Under everyday circumstances, heat loss from houses is probably dominated by conduction or diffusion and not by infrared radiation emitted by the house. It seems that silica-based glass is transparent to near-infrared ( http://answers.yahoo.com/question/index?qid=20061029200658AAWl7IU ). In that case, a picture taken in near-infrared will merely register the temperature of the room behind the window, and improving the window (Insulated glazing) will reduce conduction or diffusion losses but on the near-infrared picture you will still see the temperature of the room behind the window. 83.134.159.252 (talk) 07:00, 1 January 2012 (UTC)

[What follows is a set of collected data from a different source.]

### src/common/i3c_target_pkg.sv
// I3C SDR target shared types for bus events, data streams and address setup
`default_nettype none

package i3c_target_pkg;

  // One bus line with its pre-detected edges and levels
  typedef struct packed {
    logic value;
    logic pos_edge;
    logic neg_edge;
    logic stable_high;
    logic stable_low;
  } line_state_t;

  typedef struct packed {
    logic        start_det;
    logic        rstart_det;
    logic        stop_det;
    line_state_t scl;
    line_state_t sda;
  } bus_state_t;

  // Received write byte
  typedef struct packed {
    logic [7:0] data;
    logic       parity_err;
  } rx_item_t;

  // Byte to send on a private read
  typedef struct packed {
    logic [7:0] data;
    logic       last;
  } tx_item_t;

  typedef struct packed {
    logic [6:0] sta_addr;
    logic       sta_addr_valid;
  } addr_cfg_t;

  // SDA transitions with SCL low that open a Target Reset Pattern
  localparam int ResetPatternEdges = 14;

endpackage

`default_nettype wire

### src/target/i3c_target_fsm.sv
// I3C target transaction sequencer for address, ACK, private writes and reads
`timescale 1ns/100ps
`default_nettype none

module i3c_target_fsm (
  input  logic                       clk_i,
  input  logic                       rst_ni,
  input  i3c_target_pkg::bus_state_t bus_i,
  input  i3c_target_pkg::addr_cfg_t  cfg_i,
  output logic                       rx_req_bit_o,
  output logic                       rx_req_byte_o,
  input  logic                       rx_done_i,
  input  logic [7:0]                 rx_data_i,
  output logic                       tx_req_bit_o,
  output logic                       tx_req_byte_o,
  output logic [7:0]                 tx_value_o,
  output logic                       tx_sel_od_pp_o,
  input  logic                       tx_done_i,
  output logic                       rx_valid_o,
  output i3c_target_pkg::rx_item_t   rx_item_o,
  input  logic                       tx_valid_i,
  input  i3c_target_pkg::tx_item_t   tx_item_i,
  output logic                       tx_ready_o,
  output logic [7:0]                 bus_addr_o,
  output logic                       bus_addr_valid_o
);

  typedef enum logic [2:0] {
    Idle,
    Addr,
    Ack,
    WrData,
    WrTbit,
    RdData,
    RdTbit,
    WaitStop
  } state_e;

  state_e     state_q;
  state_e     state_d;
  logic [7:0] wr_data_q;
  logic       tx_last_q;
  logic       rnw_q;
  logic       addr_match;
  logic       addr_hit;
  logic       load_byte;

  // Upper 7 bits hold the address and bit 0 is RnW
  assign addr_match = cfg_i.sta_addr_valid && (rx_data_i[7:1] == cfg_i.sta_addr);
  assign addr_hit   = (state_q == Addr) && rx_done_i && addr_match;

  always_comb begin
    state_d        = state_q;
    rx_req_bit_o   = 1'b0;
    rx_req_byte_o  = 1'b0;
    tx_req_bit_o   = 1'b0;
    tx_req_byte_o  = 1'b0;
    tx_value_o     = 8'hff;
    tx_sel_od_pp_o = 1'b0;
    tx_ready_o     = 1'b0;
    load_byte      = 1'b0;

    if (bus_i.start_det || bus_i.rstart_det || bus_i.stop_det) begin
      // Released bit in open drain cuts a read short
      if (state_q == RdData || state_q == RdTbit) tx_req_bit_o = 1'b1;
      if (bus_i.stop_det) begin
        state_d = Idle;
      end else begin
        state_d       = Addr;
        rx_req_byte_o = 1'b1;
      end
    end else begin
      unique case (state_q)
        Addr: begin
          if (rx_done_i) begin
            // A read with nothing queued is NACKed
            if (addr_match && (!rx_data_i[0] || tx_valid_i)) begin
              state_d      = Ack;
              tx_req_bit_o = 1'b1;
              tx_value_o   = 8'h00;
            end else begin
              state_d = WaitStop;
            end
          end
        end
        Ack: begin
          if (tx_done_i) begin
            if (!rnw_q) begin
              state_d       = WrData;
              rx_req_byte_o = 1'b1;
            end else if (tx_valid_i) begin
              state_d   = RdData;
              load_byte = 1'b1;
            end else begin
              state_d = WaitStop;
            end
          end
        end
        WrData: begin
          if (rx_done_i) begin
            state_d      = WrTbit;
            rx_req_bit_o = 1'b1;
          end
        end
        WrTbit: begin
          if (rx_done_i) begin
            state_d       = WrData;
            rx_req_byte_o = 1'b1;
          end
        end
        RdData: begin
          if (tx_done_i) begin
            state_d        = RdTbit;
            tx_req_bit_o   = 1'b1;
            tx_value_o     = {7'b0, ~tx_last_q};
            tx_sel_od_pp_o = 1'b1;
          end
        end
        RdTbit: begin
          if (tx_done_i) begin
            if (!tx_last_q && tx_valid_i) begin
              state_d   = RdData;
              load_byte = 1'b1;
            end else begin
              state_d = WaitStop;
            end
          end
        end
        default: ;
      endcase
    end

    if (load_byte) begin
      tx_ready_o     = 1'b1;
      tx_req_byte_o  = 1'b1;
      tx_value_o     = tx_item_i.data;
      tx_sel_od_pp_o = 1'b1;
    end
  end

  always_ff @(posedge clk_i or negedge rst_ni) begin
    if (!rst_ni) begin
      state_q          <= Idle;
      bus_addr_valid_o <= 1'b0;
      rx_valid_o       <= 1'b0;
      rx_item_o        <= '0;
    end else begin
      state_q          <= state_d;
      bus_addr_valid_o <= addr_hit;
      rx_valid_o       <= (state_q == WrTbit) && (state_d == WrData);
      if ((state_q == WrTbit) && (state_d == WrData)) begin
        rx_item_o.data       <= wr_data_q;
        // Data byte plus T-bit must hold an odd number of ones
        rx_item_o.parity_err <= ~^{wr_data_q, rx_data_i[0]};
      end
    end
  end

  always_ff @(posedge clk_i) begin
    if ((state_q == Addr) && rx_done_i) rnw_q <= rx_data_i[0];
    if (addr_hit) bus_addr_o <= rx_data_i;
    if ((state_q == WrData) && rx_done_i) wr_data_q <= rx_data_i;
    if (load_byte) tx_last_q <= tx_item_i.last;
  end

endmodule

`default_nettype wire

### src/hdl/bus_rx_flow.sv
// SDA sampler that collects one bit or one byte on SCL rising edges
`timescale 1ns/100ps
`default_nettype none

module bus_rx_flow (
  input  logic       clk_i,
  input  logic       rst_ni,
  input  logic       scl_posedge_i,
  input  logic       sda_i,
  input  logic       req_bit_i,
  input  logic       req_byte_i,
  output logic [7:0] data_o,
  output logic       done_o
);

  logic [3:0] cnt_q;
  logic       sample;

  // A fresh request restarts the count
  assign sample = scl_posedge_i && (cnt_q != 4'd0) && !(req_bit_i || req_byte_i);

  always_ff @(posedge clk_i or negedge rst_ni) begin
    if (!rst_ni) begin
      cnt_q  <= 4'd0;
      done_o <= 1'b0;
    end else begin
      if (req_byte_i) cnt_q <= 4'd8;
      else if (req_bit_i) cnt_q <= 4'd1;
      else if (sample) cnt_q <= cnt_q - 4'd1;
      done_o <= sample && (cnt_q == 4'd1);
    end
  end

  // MSB arrives first
  always_ff @(posedge clk_i) begin
    if (sample) data_o <= {data_o[6:0], sda_i};
  end

endmodule

`default_nettype wire

### src/hdl/bus_tx_flow.sv
// SDA driver that shifts out one bit or one byte on SCL falling edges
`timescale 1ns/100ps
`default_nettype none

module bus_tx_flow (
  input  logic       clk_i,
  input  logic       rst_ni,
  input  logic       scl_negedge_i,
  input  logic       req_bit_i,
  input  logic       req_byte_i,
  input  logic [7:0] value_i,
  input  logic       sel_od_pp_i,
  output logic       done_o,
  output logic       sda_o,
  output logic       sel_od_pp_o
);

  logic [7:0] shift_q;
  logic [3:0] cnt_q;
  logic       sel_q;
  logic       active_q;
  logic       req;
  logic [7:0] req_value;
  logic [3:0] req_cnt;

  assign req       = req_bit_i | req_byte_i;
  // Single bit requests move bit 0 into the MSB slot
  assign req_value = req_byte_i ? value_i : {value_i[0], 7'b0};
  assign req_cnt   = req_byte_i ? 4'd8 : 4'd1;

  always_ff @(posedge clk_i or negedge rst_ni) begin
    if (!rst_ni) begin
      shift_q     <= 8'h00;
      cnt_q       <= 4'd0;
      sel_q       <= 1'b0;
      active_q    <= 1'b0;
      done_o      <= 1'b0;
      sda_o       <= 1'b1;
      sel_od_pp_o <= 1'b0;
    end else begin
      done_o <= 1'b0;
      if (req) begin
        sel_q <= sel_od_pp_i;
        if (done_o) begin
          // Previous bit ended on the last falling edge so the next one starts at once
          sda_o       <= req_value[7];
          sel_od_pp_o <= sel_od_pp_i;
          shift_q     <= {req_value[6:0], 1'b0};
          cnt_q       <= req_cnt - 4'd1;
          active_q    <= 1'b1;
        end else begin
          sda_o       <= 1'b1;
          sel_od_pp_o <= 1'b0;
          shift_q     <= req_value;
          cnt_q       <= req_cnt;
          active_q    <= 1'b0;
        end
      end else if (scl_negedge_i) begin
        if (cnt_q != 4'd0) begin
          sda_o       <= shift_q[7];
          sel_od_pp_o <= sel_q;
          shift_q     <= {shift_q[6:0], 1'b0};
          cnt_q       <= cnt_q - 4'd1;
          active_q    <= 1'b1;
        end else if (active_q) begin
          // Release the line after the last bit
          sda_o       <= 1'b1;
          sel_od_pp_o <= 1'b0;
          active_q    <= 1'b0;
          done_o      <= 1'b1;
        end
      end
    end
  end

endmodule

`default_nettype wire

### src/hdl/target_reset_monitor.sv
// Target Reset Pattern detector with peripheral and escalated reset levels
`timescale 1ns/100ps
`default_nettype none

module target_reset_monitor (
  input  logic                       clk_i,
  input  logic                       rst_ni,
  input  i3c_target_pkg::bus_state_t bus_i,
  input  logic                       addr_match_i,
  input  logic                       peripheral_reset_done_i,
  output logic                       peripheral_reset_o,
  output logic                       escalated_reset_o
);

  import i3c_target_pkg::*;

  logic [3:0] edge_cnt_q;
  logic       edges_ok_q;
  logic       rstart_ok_q;
  logic       armed_q;
  logic       scl_edge;
  logic       sda_edge;
  logic       pattern_det;

  assign scl_edge    = bus_i.scl.pos_edge | bus_i.scl.neg_edge;
  assign sda_edge    = bus_i.sda.pos_edge | bus_i.sda.neg_edge;
  assign pattern_det = rstart_ok_q & bus_i.stop_det;

  always_ff @(posedge clk_i or negedge rst_ni) begin
    if (!rst_ni) begin
      edge_cnt_q  <= 4'd0;
      edges_ok_q  <= 1'b0;
      rstart_ok_q <= 1'b0;
    end else begin
      // SDA toggles only count inside one SCL low phase
      if (scl_edge) edge_cnt_q <= 4'd0;
      else if (sda_edge && bus_i.scl.stable_low &&
               edge_cnt_q != 4'(ResetPatternEdges)) edge_cnt_q <= edge_cnt_q + 4'd1;

      if (bus_i.stop_det || bus_i.start_det || bus_i.scl.neg_edge) begin
        edges_ok_q  <= 1'b0;
        rstart_ok_q <= 1'b0;
      end else begin
        if (edge_cnt_q == 4'(ResetPatternEdges)) edges_ok_q <= 1'b1;
        if (bus_i.rstart_det && edges_ok_q) rstart_ok_q <= 1'b1;
      end
    end
  end

  always_ff @(posedge clk_i or negedge rst_ni) begin
    if (!rst_ni) begin
      armed_q            <= 1'b0;
      peripheral_reset_o <= 1'b0;
      escalated_reset_o  <= 1'b0;
    end else begin
      if (pattern_det) begin
        // Second pattern in a row escalates
        if (armed_q) escalated_reset_o <= 1'b1;
        else peripheral_reset_o <= 1'b1;
        armed_q <= 1'b1;
      end else if (addr_match_i) begin
        armed_q <= 1'b0;
      end
      if (peripheral_reset_done_i) peripheral_reset_o <= 1'b0;
    end
  end

endmodule

`default_nettype wire

### src/hdl/i3c_target_top.sv
// I3C SDR target core that joins the transaction FSM, the bit flows and the reset monitor
`timescale 1ns/100ps
`default_nettype none

module i3c_target_top (
  input  logic                         clk_i,
  input  logic                         rst_ni,
  input  i3c_target_pkg::bus_state_t   bus_i,
  input  i3c_target_pkg::addr_cfg_t    cfg_i,
  output logic                         sda_o,
  output logic                         sel_od_pp_o,
  output logic                         rx_valid_o,
  output i3c_target_pkg::rx_item_t     rx_item_o,
  input  logic                         tx_valid_i,
  input  i3c_target_pkg::tx_item_t     tx_item_i,
  output logic                         tx_ready_o,
  output logic [7:0]                   bus_addr_o,
  output logic                         bus_addr_valid_o,
  output logic                         peripheral_reset_o,
  input  logic                         peripheral_reset_done_i,
  output logic                         escalated_reset_o
);

  logic       rx_req_bit;
  logic       rx_req_byte;
  logic       rx_done;
  logic [7:0] rx_data;
  logic       tx_req_bit;
  logic       tx_req_byte;
  logic [7:0] tx_value;
  logic       tx_sel_od_pp;
  logic       tx_done;

  i3c_target_fsm i3c_target_fsm_inst (
    .clk_i            (clk_i),
    .rst_ni           (rst_ni),
    .bus_i            (bus_i),
    .cfg_i            (cfg_i),
    .rx_req_bit_o     (rx_req_bit),
    .rx_req_byte_o    (rx_req_byte),
    .rx_done_i        (rx_done),
    .rx_data_i        (rx_data),
    .tx_req_bit_o     (tx_req_bit),
    .tx_req_byte_o    (tx_req_byte),
    .tx_value_o       (tx_value),
    .tx_sel_od_pp_o   (tx_sel_od_pp),
    .tx_done_i        (tx_done),
    .rx_valid_o       (rx_valid_o),
    .rx_item_o        (rx_item_o),
    .tx_valid_i       (tx_valid_i),
    .tx_item_i        (tx_item_i),
    .tx_ready_o       (tx_ready_o),
    .bus_addr_o       (bus_addr_o),
    .bus_addr_valid_o (bus_addr_valid_o)
  );

  bus_rx_flow bus_rx_flow_inst (
    .clk_i         (clk_i),
    .rst_ni        (rst_ni),
    .scl_posedge_i (bus_i.scl.pos_edge),
    .sda_i         (bus_i.sda.value),
    .req_bit_i     (rx_req_bit),
    .req_byte_i    (rx_req_byte),
    .data_o        (rx_data),
    .done_o        (rx_done)
  );

  bus_tx_flow bus_tx_flow_inst (
    .clk_i         (clk_i),
    .rst_ni        (rst_ni),
    .scl_negedge_i (bus_i.scl.neg_edge),
    .req_bit_i     (tx_req_bit),
    .req_byte_i    (tx_req_byte),
    .value_i       (tx_value),
    .sel_od_pp_i   (tx_sel_od_pp),
    .done_o        (tx_done),
    .sda_o         (sda_o),
    .sel_od_pp_o   (sel_od_pp_o)
  );

  target_reset_monitor target_reset_monitor_inst (
    .clk_i                   (clk_i),
    .rst_ni                  (rst_ni),
    .bus_i                   (bus_i),
    .addr_match_i            (bus_addr_valid_o),
    .peripheral_reset_done_i (peripheral_reset_done_i),
    .peripheral_reset_o      (peripheral_reset_o),
    .escalated_reset_o       (escalated_reset_o)
  );

endmodule

`default_nettype wire

### config.mk
export PLATFORM = sky130hd
export DESIGN_NAME = i3c_target_top
export DESIGN_NICKNAME = d
export VERILOG_FILES = /design/src/common/i3c_target_pkg.sv /design/src/target/i3c_target_fsm.sv /design/src/hdl/bus_rx_flow.sv /design/src/hdl/bus_tx_flow.sv /design/src/hdl/target_reset_monitor.sv /design/src/hdl/i3c_target_top.sv
export SDC_FILE = /design/constraint.sdc
export NUM_CORES = 1
export LEC_CHECK = 0
export BUFFER_PORTS_ARGS = -buffer_cell sky130_fd_sc_hd__clkbuf_2
export CAP_MARGIN = 20
export CELL_PAD_IN_SITES_DETAIL_PLACEMENT = 1
export CELL_PAD_IN_SITES_GLOBAL_PLACEMENT = 2
export CORE_MARGIN = 5
export CORE_UTILIZATION = 40
export CTS_CLUSTER_DIAMETER = 40
export DETAILED_ROUTE_END_ITERATION = 16
export PLACE_DENSITY = 0.84
export SYNTH_ARGS = -nofsm -noshare
export SYNTH_HDL_FRONTEND = slang
export SYNTH_SLANG_ARGS = --single-unit
### constraint.sdc
create_clock -name clk_i -period 6.3 [get_ports clk_i]
set_clock_uncertainty 0.05 [all_clocks]
set_input_delay 0.315 -clock clk_i [delete_from_list [all_inputs] [get_ports clk_i]]
set_output_delay 0.315 -clock clk_i [all_outputs]
set_load 0.05 [all_outputs]
== Word-level counts from Yosys, hierarchy flattened ==
Cells that the tools add are included.

* Logic and storage cells: 170
* Output and inout bits: 24
* Flip-flop bits (word level): 71
* Bits of input ports: 34

* Add/subtract/negate cells: 4
* Mux-type cells: 85
* Bitwise gates (word level): 5
* Equal/unequal tests: 12
* Reduce and logical (&&, ||, !) cells: 39

{| class="wikitable"
|+ Operators by type and width
! operator !! count
|-
| 8-bit 2-to-1 mux || 10
|-
| 1-bit 2-to-1 mux || 49
|-
| 4-bit 2-to-1 mux || 10
|-
| 3-bit 2-to-1 mux || 9
|-
| 3-bit one-hot mux with 6 select lines || 1
|-
| 8-bit one-hot mux with 2 select lines || 1
|-
| 2-bit nonzero test || 7
|-
| 1-bit logical AND || 13
|-
| 4-bit by 1-bit subtractor with 4-bit output, second input constant || 3
|-
| 3-bit by 2-bit == test with 1-bit output, second input constant || 3
|-
| 3-bit == test, second input constant || 3
|-
| 9-bit XNOR reduction || 1
|-
| 2-bit AND reduction || 4
|-
| 4-bit nonzero test || 2
|-
| 7-bit == test || 1
|-
| 1-bit logical OR || 7
|-
| 1-bit one-hot mux with 2 select lines || 3
|-
| 3-bit nonzero test || 2
|-
| 4-bit by 1-bit adder with 4-bit output, second input constant || 1
|-
| 4-bit by 1-bit == test with 1-bit output, second input constant || 1
|-
| 4-bit == test, second input constant || 1
|-
| 2-bit 2-to-1 mux || 2
|-
| 4-bit != test, second input constant || 1
|-
| 3-bit by 1-bit == test with 1-bit output, second input constant || 1
|-
| other kinds (5) || 9
|}

== Logic depth before layout (Yosys ltp) ==
* Depth after elaboration: 11
* Mapped depth: 9
* Mapped depth without buffers: 7

== Hierarchy ==
From an unflattened synthesis, not the netlist that was laid out.

* Cell total of the unflattened synthesis: 344
* Area, all modules: 3,738.6 um^2

{| class="wikitable"
|+ Modules (own cells, without submodules)
! module !! cells an instance !! seq. area each (um^2) !! area an instance (um^2) !! times used
|-
| i3c_target_fsm || 153 || 890.9 || 1,702.9 || 1
|-
| bus_tx_flow || 109 || 426.7 || 1,054.8 || 1
|-
| bus_rx_flow || 42 || 365.4 || 551.8 || 1
|-
| target_reset_monitor || 40 || 225.2 || 429.2 || 1
|}

== Worst setup path before layout ==
No wires, ideal clock.

* Kind: flip-flop to flip-flop
* Start: register i3c_target_fsm_inst.state_q[0]
* End: register i3c_target_fsm_inst.bus_addr_o[0] (enable)
* Library setup time: 0.401 ns
* Arrival: 1.988 ns
* Path buffers: 2
* Required time: 5.849 ns
* Cell stages (with the launch flop): 6
* Setup slack: 3.861 ns
* Path through: dfrtp_1 buf_4 clkbuf_1 nand2_1 nor3_1 nor4b_1

* Longest elaborated chain between the ends: 3

{| class="wikitable"
|+ Ends and longest elaborated chain
! item !! RTL line !! RTL
|-
| start: declaration || i3c_target_fsm.sv:39 || <nowiki>state_e state_q;</nowiki>
|-
| start signal: assignment || i3c_target_fsm.sv:143 || <nowiki>state_q <= Idle;</nowiki>
|-
| start signal: assignment || i3c_target_fsm.sv:148 || <nowiki>state_q <= state_d;</nowiki>
|-
| 3-bit by 1-bit == test with 1-bit output || i3c_target_fsm.sv:50 || <nowiki>assign addr_hit = (state_q == Addr) && rx_done_i && addr_match;</nowiki>
|-
| 1-bit logical AND (2 in a row) || i3c_target_fsm.sv:50 ||
|-
| via i3c_target_fsm_inst.addr_hit || i3c_target_fsm.sv:45 || <nowiki>logic addr_hit;</nowiki>
|-
| end signal: assignment || i3c_target_fsm.sv:161 || <nowiki>if (addr_hit) bus_addr_o <= rx_data_i;</nowiki>
|-
| end: declaration || i3c_target_fsm.sv:24 || <nowiki>output logic [7:0] bus_addr_o,</nowiki>
|}

The timed path passes the listed nets, and every way through them passes these cells.
A chain may end at the register's enable or synchronous reset.

== Worst setup path in the final report ==
* Start: register i3c_target_fsm_inst.state_q[1]
* End: register bus_tx_flow_inst.shift_q[7]

* Longest elaborated chain between the ends: 7
* Elaborated cells on any way between the ends: 21

{| class="wikitable"
|+ Ends and longest elaborated chain
! item !! RTL line !! RTL
|-
| 3-bit == test, or another cell as far along || i3c_target_fsm.sv:65, i3c_target_fsm.sv:73 ||
|-
| 8-bit one-hot mux with 2 select lines, or another cell as far along || i3c_target_fsm.sv:73 || <nowiki>unique case (state_q)</nowiki>
|-
| 8-bit 2-to-1 mux, or another cell as far along || i3c_target_fsm.sv:63 || <nowiki>if (bus_i.start_det || bus_i.rstart_det || bus_i.stop_det) begin</nowiki>
|-
| 8-bit 2-to-1 mux, or another cell as far along || i3c_target_fsm.sv:133 || <nowiki>if (load_byte) begin</nowiki>
|-
| 8-bit 2-to-1 mux / 1-bit OR (equally long branches) || bus_tx_flow.sv:28, bus_tx_flow.sv:26 ||
|-
| 8-bit 2-to-1 mux / 2-bit nonzero test (equally long branches) || -- ||
|-
| 8-bit 2-to-1 mux / 2-bit AND reduction (equally long branches) || -- ||
|-
| end signal: assignment || bus_tx_flow.sv:48 || <nowiki>shift_q <= {req_value[6:0], 1'b0};</nowiki>
|-
| end signal: assignment || bus_tx_flow.sv:54 || <nowiki>shift_q <= req_value;</nowiki>
|-
| end signal: assignment || bus_tx_flow.sv:62 || <nowiki>shift_q <= {shift_q[6:0], 1'b0};</nowiki>
|-
| end: declaration || bus_tx_flow.sv:18 || <nowiki>logic [7:0] shift_q;</nowiki>
|}

Parallel ways exist; a longest one is shown, timed or not.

- Near infrared is not the same as "thermal" infrared. Infrared is an entire range of invisible colors of light - ranging from near infrared (which optically behaves very similarly to regular red light) all the way deep into the terahertz band, where infrared light behaves more like something we'd expect out of a radio-wave. Somewhere in the middle of that spectrum is "thermal" infrared - light that corresponds to the peak emission of the blackbody radiation curve for objects at useful temperatures.
- Usually, the range of wavelengths that are useful for measuring normal household objects are what we call "long wavelength" - around 10µm - infrared. Glass is not very transparent to these wavelengths, which is why greenhouses work. Visible light (and near infrared) can travel through, and the energy is absorbed by the interior; but when thermalized and re-radiated, that energy is now at a wavelength that will not go out the window. This one-way trip for the energy is called the greenhouse effect.
- If you're using an infrared imager that is capturing near infrared (which is easy and cheap to acquire!) ... then, you aren't actually measuring the temperature. At best, your imager may estimate the temperature based on a complicated mathematical model; but it's not going to be accurate. True thermal infrared imagers are much more expensive and difficult to come by. Use caution! There are lots of infrared imagers that aren't useful for measuring temperature. They're still useful for other scientific and aesthetic purposes, just not as a thermometer. Nimur (talk) 09:26, 1 January 2012 (UTC)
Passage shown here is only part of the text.